[Data extracts — start]

### src/rtl/brk_pkg.sv
package brk_pkg;
  typedef enum logic {
    MODE_ASYNC = 1'b0,
    MODE_SYNC  = 1'b1
  } line_mode_e;

  typedef enum logic [1:0] {
    EVT_NONE  = 2'd0,
    EVT_START = 2'd1,
    EVT_END   = 2'd2
  } brk_evt_e;
endpackage

### src/rtl/brk_frame_mon.sv
module brk_frame_mon #(
  parameter int LEN_W = 4
) (
  input  logic             clk_i,
  input  logic             rst_ni,
  input  logic             samp_i,
  input  logic             first_i,
  input  logic             rx_i,
  input  logic [LEN_W-1:0] frame_len_i,
  output logic             stop_o,
  output logic             all_low_o
);
  localparam logic [LEN_W-1:0] IDX_MAX = {LEN_W{1'b1}};
  localparam logic [LEN_W-1:0] IDX_ONE = LEN_W'(1);

  logic [LEN_W-1:0] idx_q, idx_n;
  logic             low_q, low_n;

  always_comb begin
    if (first_i)              idx_n = IDX_ONE;
    else if (idx_q == IDX_MAX) idx_n = idx_q;
    else                      idx_n = idx_q + IDX_ONE;
    low_n = (first_i | low_q) & ~rx_i;
  end

  always_ff @(posedge clk_i or negedge rst_ni) begin
    if (!rst_ni) begin
      idx_q <= '0;
      low_q <= 1'b0;
    end else if (samp_i) begin
      idx_q <= idx_n;
      low_q <= low_n;
    end
  end

  assign stop_o    = samp_i & (idx_n == frame_len_i);
  assign all_low_o = low_n;
endmodule

### src/rtl/brk_end_qual.sv
module brk_end_qual #(
  parameter int ASYNC_TICKS = 2,
  parameter int SYNC_TICKS  = 1
) (
  input  logic clk_i,
  input  logic rst_ni,
  input  logic arm_i,
  input  logic tick_i,
  input  logic rx_i,
  input  logic sync_i,
  output logic end_o
);
  import brk_pkg::*;

  localparam int MAX_TICKS = (ASYNC_TICKS > SYNC_TICKS) ? ASYNC_TICKS : SYNC_TICKS;
  localparam int CNT_W     = $clog2(MAX_TICKS + 1);
  localparam logic [CNT_W-1:0] THR_A = CNT_W'(ASYNC_TICKS);
  localparam logic [CNT_W-1:0] THR_S = CNT_W'(SYNC_TICKS);

  logic [CNT_W-1:0] hcnt_q, hcnt_n, thr;

  assign thr    = (line_mode_e'(sync_i) == MODE_SYNC) ? THR_S : THR_A;
  assign hcnt_n = hcnt_q + CNT_W'(1);
  assign end_o  = arm_i & tick_i & rx_i & (hcnt_n >= thr);

  always_ff @(posedge clk_i or negedge rst_ni) begin
    if (!rst_ni)               hcnt_q <= '0;
    else if (!arm_i)           hcnt_q <= '0;
    else if (tick_i) begin
      if (!rx_i)               hcnt_q <= '0;   // low sample restarts high time
      else if (!end_o)         hcnt_q <= hcnt_n;
      else                     hcnt_q <= '0;
    end
  end
endmodule

### src/rtl/brk_status.sv
module brk_status (
  input  logic clk_i,
  input  logic rst_ni,
  input  logic start_i,
  input  logic end_i,
  input  logic clr_i,
  input  logic ie_i,
  output logic sta_o,
  output logic evt_o,
  output logic active_o,
  output logic irq_o
);
  logic sta_q, evt_q, act_q;

  always_ff @(posedge clk_i or negedge rst_ni) begin
    if (!rst_ni) begin
      sta_q <= 1'b0;
      evt_q <= 1'b0;
      act_q <= 1'b0;
    end else begin
      evt_q <= start_i | end_i;
      if (start_i)    act_q <= 1'b1;
      else if (end_i) act_q <= 1'b0;
      if (start_i | end_i) sta_q <= 1'b1;  // set beats clear
      else if (clr_i)      sta_q <= 1'b0;
    end
  end

  assign sta_o    = sta_q;
  assign evt_o    = evt_q;
  assign active_o = act_q;
  assign irq_o    = sta_q & ie_i;
endmodule

### src/rtl/brk_detect.sv
module brk_detect #(
  parameter int MAX_DATA_BITS   = 9,
  parameter int ASYNC_END_TICKS = 2,
  parameter int SYNC_END_TICKS  = 1,
  localparam int DB_W  = $clog2(MAX_DATA_BITS + 1),
  localparam int LEN_W = $clog2(MAX_DATA_BITS + 3)
) (
  input  logic            clk_i,
  input  logic            rst_ni,
  input  logic            rx_i,
  input  logic            os_tick_i,
  input  logic            samp_i,
  input  logic            frm_first_i,
  input  logic            sync_mode_i,
  input  logic [DB_W-1:0] data_bits_i,
  input  logic            par_en_i,
  input  logic            rst_sta_i,
  input  logic            brk_ie_i,
  output logic            brk_sta_o,
  output logic            brk_evt_o,
  output logic            brk_irq_o,
  output logic            brk_active_o,
  output logic            frame_drop_o
);
  logic [LEN_W-1:0] frame_len;
  logic stop_hit, all_low, brk_start, brk_end;

  assign frame_len = LEN_W'(data_bits_i) + LEN_W'(par_en_i) + LEN_W'(1);

  brk_frame_mon #(.LEN_W(LEN_W)) u_fmon (
    .clk_i       (clk_i),
    .rst_ni      (rst_ni),
    .samp_i      (samp_i),
    .first_i     (frm_first_i),
    .rx_i        (rx_i),
    .frame_len_i (frame_len),
    .stop_o      (stop_hit),
    .all_low_o   (all_low)
  );

  assign brk_start    = stop_hit & all_low & ~brk_active_o;
  assign frame_drop_o = stop_hit & (all_low | brk_active_o);

  brk_end_qual #(
    .ASYNC_TICKS (ASYNC_END_TICKS),
    .SYNC_TICKS  (SYNC_END_TICKS)
  ) u_endq (
    .clk_i  (clk_i),
    .rst_ni (rst_ni),
    .arm_i  (brk_active_o),
    .tick_i (os_tick_i),
    .rx_i   (rx_i),
    .sync_i (sync_mode_i),
    .end_o  (brk_end)
  );

  brk_status u_sta (
    .clk_i    (clk_i),
    .rst_ni   (rst_ni),
    .start_i  (brk_start),
    .end_i    (brk_end),
    .clr_i    (rst_sta_i),
    .ie_i     (brk_ie_i),
    .sta_o    (brk_sta_o),
    .evt_o    (brk_evt_o),
    .active_o (brk_active_o),
    .irq_o    (brk_irq_o)
  );
endmodule

### config.mk
export PLATFORM = sky130hd
export DESIGN_NAME = brk_detect
export DESIGN_NICKNAME = d
export VERILOG_FILES = /design/src/rtl/brk_pkg.sv /design/src/rtl/brk_frame_mon.sv /design/src/rtl/brk_end_qual.sv /design/src/rtl/brk_status.sv /design/src/rtl/brk_detect.sv
export SDC_FILE = /design/constraint.sdc
export NUM_CORES = 1
export LEC_CHECK = 0
export ABC_AREA = 1
export BUFFER_PORTS_ARGS = -buffer_cell sky130_fd_sc_hd__buf_2
export CAP_MARGIN = 20
export CORE_MARGIN = 5
export CORE_UTILIZATION = 46
export DETAILED_ROUTE_END_ITERATION = 8
export GPL_TIMING_DRIVEN = 0
export HOLD_SLACK_MARGIN = 0.15
export PLACE_DENSITY = 0.73
export SLEW_MARGIN = 15
export SYNTH_ARGS = -nofsm -noshare
export SYNTH_HDL_FRONTEND = slang
export SYNTH_SLANG_ARGS = --single-unit
### constraint.sdc
create_clock -name clk_i -period 1.55 [get_ports clk_i]
set_input_delay 0.2325 -clock clk_i [delete_from_list [all_inputs] [get_ports clk_i]]
set_output_delay 0.2325 -clock clk_i [all_outputs]
set_load 0.02 [all_outputs]
# Word level (Yosys, flattened, before mapping)
# Cells that the tools add are included.
# word_totals
reg_bits,10
latchBits,0
ramBits,0
rom_bits,0
inputBits,14
output_inout_bits,5
mem_count,0
# op_classes
add_sub_neg,4
mul,0
div_mod_pow,0
magnitude_cmp,1
n_eq_ne,3
shift,0
mux,11
bitwise_logic,14
n_reduce_logical,2
# op_table
cell,count
$mux 2,5
$and 1x1->1,9
$add 4x1->4 const B,2
$mux 4,2
$add 4x1->4,1
$eq 4x4->1,1
$eq 4x4->1 const B,1
$mux 1,4
$reduce_bool 2->1,2
$or 1x1->1,3
$add 2x1->2 const B,1
$ge 2x2->1,1
$ne 2x2->1 const B,1
$not 1->1,2

# Longest topological paths before layout
# depth
word_depth,9
mapped_depth,12
mapped_depth_nobuf,12

# Cells and area by module
# From an unflattened synthesis, not the netlist that was laid out.
# unflattened
hier_cells,117
hier_area_um2,764.5
# by_module_without_submodules
module,n_inst,cells_each,area_each_um2,seq_area_each_um2
brk_frame_mon,1,59,384.1,125.1
brk_end_qual,1,26,170.2,50.0
brk_status,1,14,118.9,75.1
brk_detect,1,18,91.3,0.0

# Worst setup path after synthesis
# No wires, ideal clock.
# synth_path
path_type,input port to output port
from,input data_bits_i[0]
to,output frame_drop_o
t_arrival_ns,1.444
required_time_ns,1.317
setup_slack_ns,-0.126
stages,11
n_path_buf,0
path_cell_list,inv_1 > ha_1 > inv_2 > ha_1 > xor2_1 > inv_1 > nand3_1 > nand3_2 > nor2_4 > nand2_1 > a21oi_2
# synth_between
elab_chain_len,5
# synth_rtl
element,line,rtl
start: declaration,brk_detect.sv:15,"input logic [DB_W-1:0] data_bits_i,"
$add 4x1->4 (2 in a row),brk_detect.sv:28,assign frame_len = LEN_W'(data_bits_i) + LEN_W'(par_en_i) + LEN_W'(1);
$eq 4x4->1,brk_frame_mon.sv:36,assign stop_o = samp_i & (idx_n == frame_len_i);
$and 1x1->1,brk_frame_mon.sv:36,
$and 1x1->1,brk_detect.sv:42,assign frame_drop_o = stop_hit & (all_low | brk_active_o);
end: declaration,brk_detect.sv:23,output logic frame_drop_o
# No other way between the ends.

# Final worst setup path
# layout_path
from,register u_fmon.idx_q[1]
to,output frame_drop_o
# layout_between
elab_chain_len,6
word_cells_on_any_way,7
# layout_rtl
element,line,rtl
start: declaration,brk_frame_mon.sv:16,"logic [LEN_W-1:0] idx_q, idx_n;"
start signal: assignment,brk_frame_mon.sv:31,idx_q <= idx_n;
$add 4x1->4 / $eq 4x4->1 (equally long branches),"brk_frame_mon.sv:22, brk_frame_mon.sv:21",
$mux 4 (*),brk_frame_mon.sv:21,else if (idx_q == IDX_MAX) idx_n = idx_q;
$mux 4 (*),brk_frame_mon.sv:20,if (first_i) idx_n = IDX_ONE;
$eq 4x4->1 (*),brk_frame_mon.sv:36,
$and 1x1->1 (*),brk_frame_mon.sv:36,
$and 1x1->1 (*),brk_detect.sv:42,
# Mark *: on every way between the ends. The rest lies on a longest branch, timed or not.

[Data extracts — finish]

Exercise brief: Lines from the top of the entries through the line with "always_comb begin" are to be transcribed exactly, and nothing more.

Exercise response:
### src/rtl/brk_pkg.sv
package brk_pkg;
  typedef enum logic {
    MODE_ASYNC = 1'b0,
    MODE_SYNC  = 1'b1
  } line_mode_e;

  typedef enum logic [1:0] {
    EVT_NONE  = 2'd0,
    EVT_START = 2'd1,
    EVT_END   = 2'd2
  } brk_evt_e;
endpackage

### src/rtl/brk_frame_mon.sv
module brk_frame_mon #(
  parameter int LEN_W = 4
) (
  input  logic             clk_i,
  input  logic             rst_ni,
  input  logic             samp_i,
  input  logic             first_i,
  input  logic             rx_i,
  input  logic [LEN_W-1:0] frame_len_i,
  output logic             stop_o,
  output logic             all_low_o
);
  localparam logic [LEN_W-1:0] IDX_MAX = {LEN_W{1'b1}};
  localparam logic [LEN_W-1:0] IDX_ONE = LEN_W'(1);

  logic [LEN_W-1:0] idx_q, idx_n;
  logic             low_q, low_n;

  always_comb begin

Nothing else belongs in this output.